IBM scientists have established that it is possible to measure the magnetic anisotropy (essentially the magnetic 'direction') of a single atom, which opens up the possibility of storing data bits on an individual atom, or at least a small cluster of atoms.

That would allow nearly 30,000 feature length movies or the entire contents of YouTube (more than 1,000 trillion bits) on a device the size of an iPod, IBM officials said.

"We are working at the ultimate edge of what is possible – and we are now one step closer to figuring out how to store data at the atomic level," said Gian-Luca Bona, manager of science and technology at the IBM Almaden Research Center in San Jose, California.

The other finding, made at IBM's Zurich lab, is that it is possible to create a molecular switch that does not change its shape when switching. Previous molecular switches have changed shape in the process of changing state, making them unsuitable for use in logic gates.

Company officials say the switching action - involving two hydrogen atoms within a naphthalocyanine molecule - is "well-defined, highly-localised, reversible, intrinsic to the molecule, and does not involve changes in the molecular frame."

The long-term potential is for computer chips as small as specks of dust, but the first challenge is to work out how to combine these switches into circuits.

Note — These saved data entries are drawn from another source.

==> config.mk <==
export PLATFORM = sky130hd
export DESIGN_NAME = prio_irq_ctrl
export DESIGN_NICKNAME = d
export VERILOG_FILES = /design/src/rtl/prio_irq_pkg.sv /design/src/rtl/prio_pick.sv /design/src/rtl/prio_irq_datapath.sv /design/src/rtl/prio_irq_control.sv /design/src/rtl/prio_irq_ctrl.sv
export SDC_FILE = /design/constraint.sdc
export NUM_CORES = 1
export LEC_CHECK = 0
export CORE_MARGIN = 2
export CORE_UTILIZATION = 48
export DETAILED_ROUTE_END_ITERATION = 10
export PLACE_DENSITY_LB_ADDON = 0.05
export SLEW_MARGIN = 10
export SYNTH_ARGS = -nofsm -noshare
export SYNTH_HDL_FRONTEND = slang
export SYNTH_SLANG_ARGS = --single-unit
==> constraint.sdc <==
create_clock -name clk -period 3 [get_ports clk]
set_input_delay 0.45 -clock clk [delete_from_list [all_inputs] [get_ports clk]]
set_output_delay 0.45 -clock clk [all_outputs]
set_load 0.05 [all_outputs]
==> src/rtl/prio_irq_pkg.sv <==
package prio_irq_pkg;

  typedef enum logic {
    ST_IDLE = 1'b0,
    ST_WAIT = 1'b1
  } ctlState_t;

  typedef struct packed {
    logic loadVec;
    logic take;
    logic popIsr;
  } ctlStrobe_t;

endpackage

==> src/rtl/prio_pick.sv <==
module prio_pick #(
  parameter int WIDTH = 8,
  localparam int IDX_W = (WIDTH > 1) ? $clog2(WIDTH) : 1
) (
  input  logic [WIDTH-1:0] bits,
  output logic [IDX_W-1:0] idx,
  output logic             any
);

  always_comb begin
    idx = '0;
    any = 1'b0;
    for (int i = 0; i < WIDTH; i++) begin
      if (bits[i]) begin
        idx = IDX_W'(i);
        any = 1'b1;
      end
    end
  end

endmodule

==> src/rtl/prio_irq_datapath.sv <==
module prio_irq_datapath
  import prio_irq_pkg::*;
#(
  parameter int NUM_LINES = 8,
  parameter int VEC_W = 8,
  parameter logic [VEC_W-1:0] BASE_RESET = 8'h20,
  localparam int IDX_W = (NUM_LINES > 1) ? $clog2(NUM_LINES) : 1
) (
  input  logic                 clk,
  input  logic                 rstN,
  input  logic [NUM_LINES-1:0] irqReq,
  input  logic                 maskWr,
  input  logic [NUM_LINES-1:0] maskData,
  input  logic                 baseWr,
  input  logic [VEC_W-1:0]     baseData,
  input  ctlStrobe_t           strobe,
  output logic                 anyElig,
  output logic [VEC_W-1:0]     vectorOut,
  output logic [NUM_LINES-1:0] causeOut,
  output logic [NUM_LINES-1:0] statusOut
);

  logic [NUM_LINES-1:0] pendQ, maskQ, isrQ;
  logic [VEC_W-1:0]     baseQ, vecQ;
  logic [IDX_W-1:0]     selIdxQ;

  logic [NUM_LINES-1:0] cause, elig, takeBit, popBit;
  logic [IDX_W-1:0]     topIdx, winIdx;
  logic                 anyIsr;

  assign cause = pendQ & ~maskQ;

  prio_pick #(.WIDTH(NUM_LINES)) uTopIsr (
    .bits(isrQ),
    .idx (topIdx),
    .any (anyIsr)
  );

  // a line is eligible when unmasked, pending, and above the nesting level
  for (genvar i = 0; i < NUM_LINES; i++) begin : gElig
    assign elig[i] = cause[i] && (!anyIsr || (IDX_W'(i) > topIdx));
  end

  prio_pick #(.WIDTH(NUM_LINES)) uWinner (
    .bits(elig),
    .idx (winIdx),
    .any (anyElig)
  );

  always_comb begin
    takeBit = '0;
    popBit  = '0;
    if (strobe.take) takeBit[selIdxQ] = 1'b1;
    if (strobe.popIsr && anyIsr) popBit[topIdx] = 1'b1;
  end

  always_ff @(posedge clk or negedge rstN) begin
    if (!rstN) begin
      pendQ   <= '0;
      maskQ   <= '0;
      baseQ   <= BASE_RESET;
      isrQ    <= '0;
      vecQ    <= '0;
      selIdxQ <= '0;
    end else begin
      pendQ <= (pendQ | irqReq) & ~takeBit;
      isrQ  <= (isrQ & ~popBit) | takeBit;
      if (maskWr) maskQ <= maskData;
      if (baseWr) baseQ <= baseData;
      if (strobe.loadVec) begin
        vecQ    <= baseQ + VEC_W'(winIdx);
        selIdxQ <= winIdx;
      end
    end
  end

  assign vectorOut = vecQ;
  assign causeOut  = cause;
  assign statusOut = isrQ;

  AST_NEST_ONLY_HIGHER: assert property (@(posedge clk) disable iff (!rstN)
    strobe.loadVec && anyIsr |-> winIdx > topIdx);
  AST_GRANT_UNMASKED: assert property (@(posedge clk) disable iff (!rstN)
    strobe.loadVec |-> !maskQ[winIdx] && pendQ[winIdx]);
  AST_EOI_POPS_ONE: assert property (@(posedge clk) disable iff (!rstN)
    strobe.popIsr && anyIsr && !strobe.take
    |=> $countones(isrQ) == $past($countones(isrQ)) - 1);

endmodule

==> src/rtl/prio_irq_control.sv <==
module prio_irq_control
  import prio_irq_pkg::*;
(
  input  logic       clk,
  input  logic       rstN,
  input  logic       anyElig,
  input  logic       intAck,
  input  logic       eoi,
  output ctlStrobe_t strobe,
  output logic       intOut
);

  ctlState_t stateQ, stateD;

  always_comb begin
    stateD         = stateQ;
    strobe.loadVec = 1'b0;
    strobe.take    = 1'b0;
    strobe.popIsr  = eoi;
    case (stateQ)
      ST_IDLE: begin
        if (anyElig) begin
          strobe.loadVec = 1'b1;
          stateD         = ST_WAIT;
        end
      end
      ST_WAIT: begin
        if (intAck) begin
          strobe.take = 1'b1;
          stateD      = ST_IDLE;
        end
      end
      default: stateD = ST_IDLE;
    endcase
  end

  always_ff @(posedge clk or negedge rstN) begin
    if (!rstN) stateQ <= ST_IDLE;
    else       stateQ <= stateD;
  end

  assign intOut = (stateQ == ST_WAIT);

  AST_GRANT_RAISES: assert property (@(posedge clk) disable iff (!rstN)
    strobe.loadVec |=> intOut);

endmodule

The naphthalocyanine molecule was being studied in terms of molecular vibrations when scientists saw its potential for switching.

"One of the beauties of doing exploratory science is that by researching one area, you sometimes stumble upon other areas of major significance," said Gerhard Meyer, senior researcher in the nanoscale science group at the IBM Zurich lab. "Although the discovery of this breakthrough was accidental, it may prove to be significant for building the computers of the future."